This is a re-submission of a patch I sent to the linux-scsi mailing list
several months back
(http://marc.theaimsgroup.com/?l=linux-scsi&m=111290555013699&w=2).


In summary, the patch fixes:

1. an oops in sg_remove, if it's called when the device has been opened,
which occurs because the sg_dev_arr_lock is dropped too soon and
sg_remove_sfp frees the sdp before sg_remove is done with it.

2. a case in sg_remove_sfp where a reference isn't dropped, but should
be.


I found a problem with my original patch... I was calling
scsi_device_put (which may eventually sleep, at least in the 2.6.9
kernel I'm using) from sg_remove_sfp while holding a spinlock. Hence the
revised patch.

The attached patch is against kernel 2.6.14rc2. I retested in a recent
kernel to verify that these problems still exist and are fixed by the
patch.


Nate Dailey
Stratus Technologies


Signed-off-by: Nate Dailey <nate.dailey@stratus.com>

[-- Attachment #2: sg.c.patch2614rc2nd --]
[-- Type: application/octet-stream, Size: 2126 bytes --]

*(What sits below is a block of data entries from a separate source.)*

<file path="src/bmrtc_pkg.sv">
// Shared types, constants and small arithmetic helpers for the bank mapper
// with real-time clock. No dependencies; imported by every module of the block but the RAM.
package bmrtc_pkg;

  localparam int RamBytesDef = 32768;
  localparam int QueueDepth  = 4;

  // Input opcodes (in_tuser)
  typedef enum logic [1:0] {
    OP_WRITE = 2'd0,
    OP_READ  = 2'd1,
    OP_TICK  = 2'd2,
    OP_NOP   = 2'd3
  } opcode_t;

  // Address regions, decoded from bus_address[15:13]
  localparam logic [2:0] RegRamEn   = 3'd0;
  localparam logic [2:0] RegRomBank = 3'd1;
  localparam logic [2:0] RegBankSel = 3'd2;
  localparam logic [2:0] RegLatch   = 3'd3;
  localparam logic [2:0] RegExtArea = 3'd5;

  // Classified command kinds handed from front to back
  typedef enum logic [3:0] {
    K_NONE,
    K_SET_RAMEN,
    K_SET_ROMBANK,
    K_SET_BANKSEL,
    K_SET_LATCH,
    K_WR_EXT,
    K_RD_ROM,
    K_RD_EXT,
    K_RD_OPEN,
    K_TICK
  } kind_t;

  typedef struct packed {
    kind_t       kind;
    logic [14:0] addr;      // bus_address[14:0]
    logic [7:0]  data;      // write data; bank select already reduced mod 13
    logic [5:0]  sec_add;   // tick seconds split into sec/min/hour parts
    logic [5:0]  min_add;
    logic [4:0]  hour_add;
    logic        secs_nz;
  } cmd_t;

  localparam int SecsPerMin  = 60;
  localparam int MinPerHour  = 60;
  localparam int HoursPerDay = 24;
  localparam int BankSelMod  = 13;

  // Reciprocal multipliers: q = (x * K) >> S, exact over the stated x range
  localparam int Div60K16 = 69906;  // x < 2^16
  localparam int Div60S16 = 22;
  localparam int Div60K11 = 2185;   // x < 2^11
  localparam int Div60S11 = 17;
  localparam int Mod13K   = 316;    // x < 2^8
  localparam int Mod13S   = 12;

  localparam logic [3:0] RamEnKey    = 4'hA;
  localparam logic [6:0] RomBankMask = 7'h7F;
  localparam logic [7:0] OpenBus     = 8'hFF;
  localparam int         ClkRegs     = 5;
  localparam logic [3:0] RamSelLast  = 4'd3;
  localparam logic [3:0] ClkSelFirst = 4'd8;
  localparam logic [3:0] ClkSelLast  = 4'd12;
  localparam int         HaltBit     = 6;
  localparam int         CarryBit    = 7;

  // Largest quotients seen in the back-end carry chain (9-bit sums)
  localparam int Max60Q = 319 / SecsPerMin;
  localparam int Max24Q = 278 / HoursPerDay;

  typedef struct packed {
    logic [2:0] q;
    logic [5:0] r;
  } dm60_t;

  typedef struct packed {
    logic [3:0] q;
    logic [4:0] r;
  } dm24_t;

  // Narrow divide by 60: parallel threshold compares, x <= 319
  function automatic dm60_t divmod60(input logic [8:0] x);
    dm60_t res;
    res.q = '0;
    for (int k = 1; k <= Max60Q; k++) begin
      if (x >= 9'(k * SecsPerMin)) res.q = 3'(k);
    end
    res.r = 6'(x - 9'(res.q * SecsPerMin));
    return res;
  endfunction

  // Narrow divide by 24: parallel threshold compares, x <= 278
  function automatic dm24_t divmod24(input logic [8:0] x);
    dm24_t res;
    res.q = '0;
    for (int k = 1; k <= Max24Q; k++) begin
      if (x >= 9'(k * HoursPerDay)) res.q = 4'(k);
    end
    res.r = 5'(x - 9'(res.q * HoursPerDay));
    return res;
  endfunction

endpackage

</file>
<file path="src/bmrtc_queue.sv">
// Short command queue between front and back ends.
// Depends on bmrtc_pkg (cmd_t, QueueDepth).
module bmrtc_queue
  import bmrtc_pkg::*;
(
  input  logic clk,
  input  logic rst_n,
  input  logic push_valid,
  output logic push_ready,
  input  cmd_t push_cmd,
  output logic pop_valid,
  input  logic pop_ready,
  output cmd_t pop_cmd
);

  localparam int QAw = $clog2(QueueDepth);

  cmd_t           mem_r [QueueDepth];
  logic [QAw-1:0] wr_ptr_r, wr_ptr_nxt;
  logic [QAw-1:0] rd_ptr_r, rd_ptr_nxt;
  logic [QAw:0]   count_r, count_nxt;
  logic           push, pop;

  assign push_ready = (count_r != (QAw+1)'(QueueDepth));
  assign pop_valid  = (count_r != '0);
  assign push       = push_valid && push_ready;
  assign pop        = pop_valid && pop_ready;
  assign pop_cmd    = mem_r[rd_ptr_r];

  always_comb begin
    wr_ptr_nxt = push ? wr_ptr_r + 1'b1 : wr_ptr_r;
    rd_ptr_nxt = pop ? rd_ptr_r + 1'b1 : rd_ptr_r;
    count_nxt  = count_r + (QAw+1)'(push) - (QAw+1)'(pop);
  end

  always_ff @(posedge clk) begin
    if (!rst_n) begin
      wr_ptr_r <= '0;
      rd_ptr_r <= '0;
      count_r  <= '0;
    end else begin
      wr_ptr_r <= wr_ptr_nxt;
      rd_ptr_r <= rd_ptr_nxt;
      count_r  <= count_nxt;
    end
    if (push) mem_r[wr_ptr_r] <= push_cmd;
  end

endmodule

</file>
<file path="config.mk">
export PLATFORM = sky130hd
export DESIGN_NAME = bmrtc_queue
export DESIGN_NICKNAME = d
export VERILOG_FILES = /design/src/bmrtc_pkg.sv /design/src/bmrtc_queue.sv
export SDC_FILE = /design/constraint.sdc
export NUM_CORES = 1
export LEC_CHECK = 0
export BUFFER_PORTS_ARGS = -buffer_cell sky130_fd_sc_hd__buf_2
export CAP_MARGIN = 10
export CORE_UTILIZATION = 40
export DETAILED_ROUTE_END_ITERATION = 8
export PLACE_DENSITY = 0.64
export SYNTH_ARGS = -nofsm -noshare
export SYNTH_HDL_FRONTEND = slang
export SYNTH_SLANG_ARGS = --single-unit
</file>
<file path="constraint.sdc">
create_clock -name clk -period 3.2 [get_ports clk]
set_clock_uncertainty 0.2 [all_clocks]
set_input_delay 0.16 -clock clk [delete_from_list [all_inputs] [get_ports clk]]
set_output_delay 0.16 -clock clk [all_outputs]
set_load 0.05 [all_outputs]
</file>
==> impl_metrics.py, run 1 <==
metrics = {
    "cts": {
        "cts_buffer_depth": 2,
        "clkTransAtPathRegs_ns": 0.06,
        "cts_resized": 0,
        "clock_sinks": 189,
        "cts_tree": "yes",
        "cts_buffers": 17,
        "cts_root_buffer": "clkbuf_16",
        "htree_levels": 4,
        "clkLatencyLatePin_ns": 0.42,
    },
    "sta": {
        "max_freq_mhz": 379,
        "slew_headroom_pct": 64.7,
        "worst_pin_slew_ns": 0.530,
        "setup_tns_ns": 0,
        "rsz0062_at_grt": "no",
        "fin_crit_sh_pct": 82.4,
        "finalSetupViolCount": 0,
        "worst_slack_ns": 0.563,
        "period_needed_ns": 2.64,
        "hold_violations": 0,
        "drv_slew": 0,
    },
    "pwr": {
        "p_total_mw": 7.36,
        "p_leak_nw": 3.00,
        "ir_drop_mv": 0.584,
        "powerDensity_mw_per_mm2": 835,
    },
    "critical_path": {
        "reg2reg_slack_ns": 0.56,
        "crit_path_max_incr_delay_ns": 0.46,
        "cp.arrival_ns": 2.75,
        "critPathMostFrequentCell": "inv_1",
        "path_class": "reg -> reg",
        "required_ns": 3.32,
        "setup.worst_path.start_class": "register",
        "path_cells": "nor2_1, a21boi_2, inv_1, ha_1, inv_1, ha_1, inv_1, fa_1, xnor2_1, xnor2_1, and2_1",
        "crit_fanout": 7,
        "cp-end-kind": "register",
        "crit_slowest_cell": "dfxtp_1",
    },
    "finish": {
        "num-nets-final": 498,
        "nFillCells": 1379,
        "area_delta_synth_final_pct": 25.5,
        "drive_gt1_share_pct": 39.0,
        "diodes": 0,
        "post-route-cell-area_mm2": 0.00882,
    },
    "place": {
        "numPortBuffers": 95,
        "gp_routability_congestion": 0.701,
        "dpl_cell_area_mm2": 0.00778,
        "pre_cts_ws_ns": 0.561,
        "dp_hpwl_mm": 7.30,
    },
    "worst_hold_path": {
        "min_path_type": "in -> reg",
    },
    "drt": {
        "drtAntennaViolNets": 0,
        "routed_wl_mm": 12.3,
        "route.vias.total": 3292,
        "first_iter_violations": 220,
        "via_per_inst": 4.85,
        "drc": 0,
        "wire_per_inst_um": 18.1,
        "dr.pass1.iters": 4,
    },
    "die": {
        "fp.dieArea_mm2": 0.0181,
        "initial_core_util_pct": 40.8,
        "core_mm2": 0.0172,
        "die_w_um": 135,
        "top_level_ports": 96,
        "dieHeight_um": 135,
        "num_rows": 48,
    },
    "synth": {
        "ys_types": 22,
        "synth_nets": 339,
        "synth_top_cell_by_area": "edfxtp_1",
        "synth_cells": 283,
        "ys_seq_area_share_pct": 79.5,
        "synthDominantCellAreaShare_pct": 76.9,
        "synth-seq-cells": 189,
        "yosys_warnings": 0,
        "syn_area_mm2": 0.00703,
        "synth.area.top_cells": "edfxtp_1 77%, mux4_2 13%, dfxtp_1 2.6%",
        "syn_area_per_cell_um2": 24.8,
    },
    "global_route": {
        "gr-usage-all-layers_pct": 14.7,
        "grt_pass1_wl_mm": 19.0,
        "gr-total-overflow": 0,
        "grt_pass1_vias": 3548,
        "antenna_found_initial": 0,
        "grt_max_degree": 40,
    },
    "flow_run": {
        "drv_cap": 0,
    },
    "outcome": {
        "status": "finished, final reports clean",
    },
}
## state kept, by name, indices dropped and copies added (netlist names), named ones only
name	cells
mem_r	180
count_r	3
rd_ptr_r	2
wr_ptr_r	2
## stage by stage
step           cells  util (%)  hold WS [ns]
6_report         679      51.2         0.285
5_1_grt          679      51.2         0.276
4_1_cts          679      51.2         0.266
3_5_place_dp     600      45.2         0.179
3_3_place_gp     600      45.2         0.170
2_1_floorplan    283         -        0.0589
## layer usage
layer | vias to the layer above | GRT usage, % | part of all wire (%)
met2 | 75 | 24.1 | 50
met3 | 14 | 4.77 | 4.6
li1 | 1501 | - | -
met5 | - | 0 | 0
met1 | 1702 | 18.3 | 44
met4 | 0 | 5.68 | 1.2
## kinds of logic (layout without fill, tap and decap cells)
group,Yosys count,count (layout),share of synthesized area [%]
flops,189,189,79.5
mux,47,47,15.0
simple gates,17,17,1.30
buf+inv,16,187,1.98
fa+ha+maj,7,7,1.35
xor+xnor,4,4,0.499
compound gates,3,3,0.410
## placed cells by master, fill, tap and decap left out, drive strengths merged, types with 2 or more instances in the layout
master	instances
mux4	45
buf	103
and2	7
inv	5
edfxtp	180
xnor2	4
ha	6
clkinvlp	5
nand2	5
mux2i	2
clkbuf	19
dfxtp	9
clkinv	5
bufinv	2
nor2b	3
dlygate4sd3	48
## power by group
| part | internal, mW | total [mW] | switching, mW |
|---|---|---|---|
| sequential | 3.00 | 3.14 | 0.142 |
| clock | 1.14 | 1.98 | 0.844 |
| combinational | 0.742 | 2.24 | 1.50 |
## worst paths after layout
| kind | end | cells past startpoint | start |
|---|---|---|---|
| min reg2reg | wr_ptr_r[0] | 2 | wr_ptr_r[0] |
| max reg2reg | count_r[2] | 11 | count_r[1] |
| min | mem_r[0][19] | 2 | push_cmd[19] |
| max | count_r[2] | 11 | count_r[1] |
## synthesized netlist by cell type
| library cell | n |
|---|---|
| a21boi_2 | 1 |
| and2_1 | 7 |
| buf_12 | 4 |
| buf_2 | 4 |
| buf_6 | 1 |
| clkbuf_1 | 1 |
| clkbuf_2 | 1 |
| dfxtp_1 | 9 |
| edfxtp_1 | 180 |
| fa_1 | 1 |
| ha_1 | 6 |
| inv_1 | 5 |
| mux2i_1 | 2 |
| mux4_1 | 5 |
| mux4_2 | 40 |
| nand2_1 | 5 |
| nor2_1 | 1 |
| nor2b_1 | 3 |
| o311ai_1 | 1 |
| o31a_1 | 1 |
| or3_1 | 1 |
| xnor2_1 | 4 |
## what timing repair did
action,CTS,global route
endpoints found under the setup margin,0,0
endpoints found under the hold margin,189,0
hold buffers,48,0
setup buffers,0,0
## worst max-delay path, delay by kind of cell, from the launching register on
family                     cells  cell delay, ns
and+or+nand+nor                2            0.29
xor gates and xnor gates       2            0.29
DFF                            1            0.46
AOI/OAI and AO/OA              1            0.31
adders and majority gates      3            0.79
buffers and inverters          3            0.19
## final cells by class
type                       count  area (µm²)  area share [%]
sequential                   189        5590            63.4
multi-input combinational     78        1310            14.8
timing repair buffer         151        1070            12.1
clock buffer                  19         433            4.91
tap                          225         282            3.19
clock inverter                12         124            1.40
inverter                       5        18.8           0.213
No activity file was read; power rests on OpenSTA's default activity.
==> inputs of run 2 (changes only) <==
ABC_AREA = 1   (was not set)
PLACE_DENSITY = 0.66   (was 0.64)
clock period = 2.3 ns   (was 3.2 ns; I/O delays follow)
==> run 2 against run 1 <==
Net effect: combinational power is 54% higher; final cell count increased by 31%; sequential power rose by 38%; routed wire length increased by 21%; via count rose by 36%; core utilization rose by 0.31 points; non-clock buffer count is 7 higher; synthesized area up 3.7%; register-to-register slack worse by 0.38 ns; synthesized cell count rose by 77%; power grew 45%; die area rose by 3.7%.
==> impl_metrics.py, run 2 <==
metrics = {
    "finish": {
        "diodes": 0,
        "largest_reg_flops": 180,
        "drive_gt1_share_pct": 22.5,
        "post-route-cell-area_mm2": 0.00903,
        "final_common_cell": "edfxtp_1",
        "top_register": "mem_r",
        "area_delta_synth_final_pct": 23.9,
        "num-nets-final": 705,
        "layout_common_cells": "180 x edfxtp_1, 97 x nor2_1, 93 x buf_2",
        "reg_top3": "mem_r: 180 flops, count_r: 3 flops",
        "final_util_pct": 51.5,
        "nFillCells": 1498,
    },
    "sta": {
        "finalSetupViolCount": 0,
        "worst_slack_ns": 0.103,
        "drv_slew": 0,
        "worst_pin_slew_ns": 0.435,
        "max_freq_mhz": 455,
        "period_needed_ns": 2.20,
        "fin_crit_sh_pct": 95.5,
        "setup_tns_ns": 0,
        "slew_headroom_pct": 71.0,
        "rsz0062_at_grt": "no",
        "hold_violations": 0,
    },
    "die": {
        "top_level_ports": 96,
        "num_rows": 48,
        "fp.dieArea_mm2": 0.0188,
        "die_w_um": 137,
        "dieHeight_um": 137,
        "initial_core_util_pct": 41.6,
        "core_mm2": 0.0175,
    },
    "drt": {
        "route.vias.total": 4461,
        "drc": 0,
        "first_iter_violations": 283,
        "dr.pass1.iters": 4,
        "routed_wl_mm": 14.9,
        "drtAntennaViolNets": 0,
        "via_per_inst": 5.03,
        "wire_per_inst_um": 16.8,
    },
    "pwr": {
        "p_comb_share_pct": 32.3,
        "p_seq_share_pct": 40.6,
        "p_total_mw": 10.7,
        "switchingPower_mw": 3.92,
        "pwr-share-clk_pct": 27.0,
        "swShare_pct": 36.8,
        "p_leak_nw": 3.21,
        "power.internal_mw": 6.73,
        "ir_drop_mv": 0.881,
        "powerDensity_mw_per_mm2": 1180,
    },
    "global_route": {
        "gr-total-overflow": 0,
        "grt_pass1_vias": 4475,
        "grt_max_degree": 91,
        "grt_pass1_wl_mm": 23.2,
        "antenna_found_initial": 0,
        "gr-usage-all-layers_pct": 16.8,
    },
    "cts": {
        "cts_root_buffer": "clkbuf_16",
        "clock_sinks": 189,
        "htree_levels": 4,
        "clkLatencyLatePin_ns": 0.43,
        "cts_buffers": 17,
        "clkTransAtPathRegs_ns": 0.07,
        "cts_tree": "yes",
        "cts_buffer_depth": 2,
    },
    "synth": {
        "synthFlopType": "edfxtp_1",
        "syn_area_per_cell_um2": 14.6,
        "synth_top_cell_by_area": "edfxtp_1",
        "yosysMostFrequentCell": "edfxtp_1",
        "synth-edff-count": 180,
        "synth_cells": 500,
        "syn_area_mm2": 0.00729,
        "synthArstFlopShare_pct": 0,
        "yosys-top-cells-count": "180 x edfxtp_1, 101 x nor2_1, 60 x o21ai_1",
        "synth.area.top_cells": "edfxtp_1 74%, nor2_1 5.2%, o21ai_1 4.1%",
        "synth-seq-cells": 189,
        "yosys_warnings": 0,
        "synthDominantCellAreaShare_pct": 74.2,
        "ys_seq_area_share_pct": 76.6,
        "synth_nets": 556,
        "ys_types": 22,
    },
    "critical_path": {
        "reg2reg_to": "count_r[2]",
        "cp.arrival_ns": 1.88,
        "crit_fanout": 37,
        "path_class": "reg -> out",
        "reg2reg_slack_ns": 0.18,
        "reg2regPathDepth": 10,
        "required_ns": 1.99,
        "cp-end-kind": "output pin",
        "setup.worst_path.start_class": "register",
        "r2r_start": "count_r[1]",
    },
    "place": {
        "numPortBuffers": 95,
        "dp_hpwl_mm": 8.70,
        "gp_routability_congestion": 0.752,
        "dpl_cell_area_mm2": 0.00794,
        "pre_cts_ws_ns": 0.125,
    },
    "flow_run": {
        "drv_cap": 0,
    },
    "worst_hold_path": {
        "min_from": "push_cmd[38]",
        "hold_end": "mem_r[3][38]",
        "whs_path_depth": 2,
        "min_path_type": "in -> reg",
    },
    "outcome": {
        "status": "finished, final reports clean",
    },
}
## run 2: cell types whose count changed after synthesis, sizes merged, moves of 10 or more
cell,change
o21ai,+91
nor2,+101
inv,+10
buf,+19
o22ai,+45
mux4,-45
## run 2: cells by family (layout without fill, tap and decap cells)
kind of cell    Yosys count  after routing  share of synthesized area [%]
fa+ha+maj                 7              7                           1.30
flops                   189            189                           76.6
simple gates            118            118                           6.23
compound gates          142            142                           10.6
buf+inv                  44            206                           5.25
## run 2: worst max-delay path by stage
stage          startpoint           to  slack (ns)  cells after the start
2_1_floorplan  count_r[1]  mem_r[0][0]       -0.47                      4
3_3_place_gp   count_r[1]   count_r[2]        0.24                     10
3_5_place_dp   count_r[1]   count_r[2]        0.12                     10
4_1_cts          register   pop_cmd[2]        0.03                      4
5_1_grt          register  pop_cmd[41]        0.02                      4
6_report         register   pop_cmd[1]        0.10                      4
## run 2: critical path, stage by stage, from the launching register on
cell and delay [ns]:
dfxtp_4 0.48, buf_12 0.23, o21ai_0 0.11, o22ai_1 0.28, buf_2 0.32
## run 2: layout make-up
cell class | count | area [µm²] | share of cell area [%]
Clock buffer | 20 | 437 | 4.84
Clock inverter | 12 | 146 | 1.62
Tap cell | 225 | 282 | 3.12
Inverter | 16 | 77.6 | 0.859
Multi-Input combinational cell | 267 | 1350 | 15.0
Sequential cell | 189 | 5590 | 61.9
Timing Repair Buffer | 158 | 1140 | 12.7
## run 2: what timing repair did
item                       in CTS  in global routing
gates resized for setup         2                  6
setup endpoints to repair       5                  7
hold buffers                   48                  0
hold endpoints to repair      189                  0
setup buffers                   0                  1
## run 2: routing by layer
| metal | up-vias | share of wire [%] | track usage, % |
|---|---|---|---|
| met5 | - | 0 | 0 |
| met4 | 0 | 0.82 | 4.88 |
| met3 | 10 | 5.8 | 4.89 |
| met2 | 111 | 49 | 27.9 |
| met1 | 2186 | 44 | 21.3 |
| li1 | 2154 | - | - |
## run 2: metrics by stage
step | std cells | hold WS (ns)
floorplan | 500 | 0.0126
global placement | 806 | 0.126
detailed placement | 806 | 0.132
CTS | 886 | 0.226
global route | 887 | 0.247
finish | 887 | 0.237
## run 2: power by group through the flow
stage          Sequential (mW)  Combinational (mW)  Clock, mW
4_1_cts                   4.34                3.46       2.92
6_report                  4.33                3.44       2.88
2_1_floorplan             4.36                2.71          0
3_3_place_gp              4.40                3.33          0
3_5_place_dp              4.42                3.38          0
5_1_grt                   4.36                3.70       3.06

--- sg.c.orig	2005-09-22 10:31:51.000000000 -0400
+++ sg.c	2005-09-22 10:41:28.000000000 -0400
@@ -319,9 +319,7 @@ sg_release(struct inode *inode, struct f
 	SCSI_LOG_TIMEOUT(3, printk("sg_release: %s\n", sdp->disk->disk_name));
 	sg_fasync(-1, filp, 0);	/* remove filp from async notification list */
 	if (0 == sg_remove_sfp(sdp, sfp)) {	/* Returns 1 when sdp gone */
-		if (!sdp->detached) {
-			scsi_device_put(sdp->device);
-		}
+		scsi_device_put(sdp->device);
 		sdp->exclude = 0;
 		wake_up_interruptible(&sdp->o_excl_wait);
 	}
@@ -1631,19 +1629,29 @@ sg_remove(struct class_device *cl_dev)
 		sg_nr_dev--;
 		break;
 	}
-	write_unlock_irqrestore(&sg_dev_arr_lock, iflags);
 
 	if (sdp) {
-		sysfs_remove_link(&scsidp->sdev_gendev.kobj, "generic");
-		class_device_destroy(sg_sysfs_class, MKDEV(SCSI_GENERIC_MAJOR, k));
-		cdev_del(sdp->cdev);
+		struct cdev *tmp_cdev;
+		struct gendisk *tmp_disk;
+		int free_sdp = 0;
+
+		tmp_cdev = sdp->cdev;
 		sdp->cdev = NULL;
-		devfs_remove("%s/generic", scsidp->devfs_name);
-		put_disk(sdp->disk);
+		tmp_disk = sdp->disk;
 		sdp->disk = NULL;
 		if (NULL == sdp->headfp)
+			free_sdp = 1;
+		write_unlock_irqrestore(&sg_dev_arr_lock, iflags);
+
+		sysfs_remove_link(&scsidp->sdev_gendev.kobj, "generic");
+		class_device_destroy(sg_sysfs_class, MKDEV(SCSI_GENERIC_MAJOR, k));
+		cdev_del(tmp_cdev);
+		devfs_remove("%s/generic", scsidp->devfs_name);
+		put_disk(tmp_disk);
+		if (free_sdp)
 			kfree((char *) sdp);
-	}
+	} else
+		write_unlock_irqrestore(&sg_dev_arr_lock, iflags);
 
 	if (delay)
 		msleep(10);	/* dirty detach so delay device destruction */
@@ -2609,10 +2617,12 @@ sg_remove_sfp(Sg_device * sdp, Sg_fd * s
 			}
 			if (k < maxd)
 				sg_dev_arr[k] = NULL;
+			write_unlock_irqrestore(&sg_dev_arr_lock, iflags);
+			scsi_device_put(sdp->device);
 			kfree((char *) sdp);
 			res = 1;
-		}
-		write_unlock_irqrestore(&sg_dev_arr_lock, iflags);
+		} else
+			write_unlock_irqrestore(&sg_dev_arr_lock, iflags);
 	} else {
 		/* MOD_INC's to inhibit unloading sg and associated adapter driver */
 		/* only bump the access_count if we actually succeeded in

^ permalink raw reply	[flat|nested] 4+ messages in thread

end of thread, other threads:[~2005-09-23 18:03 UTC | newest]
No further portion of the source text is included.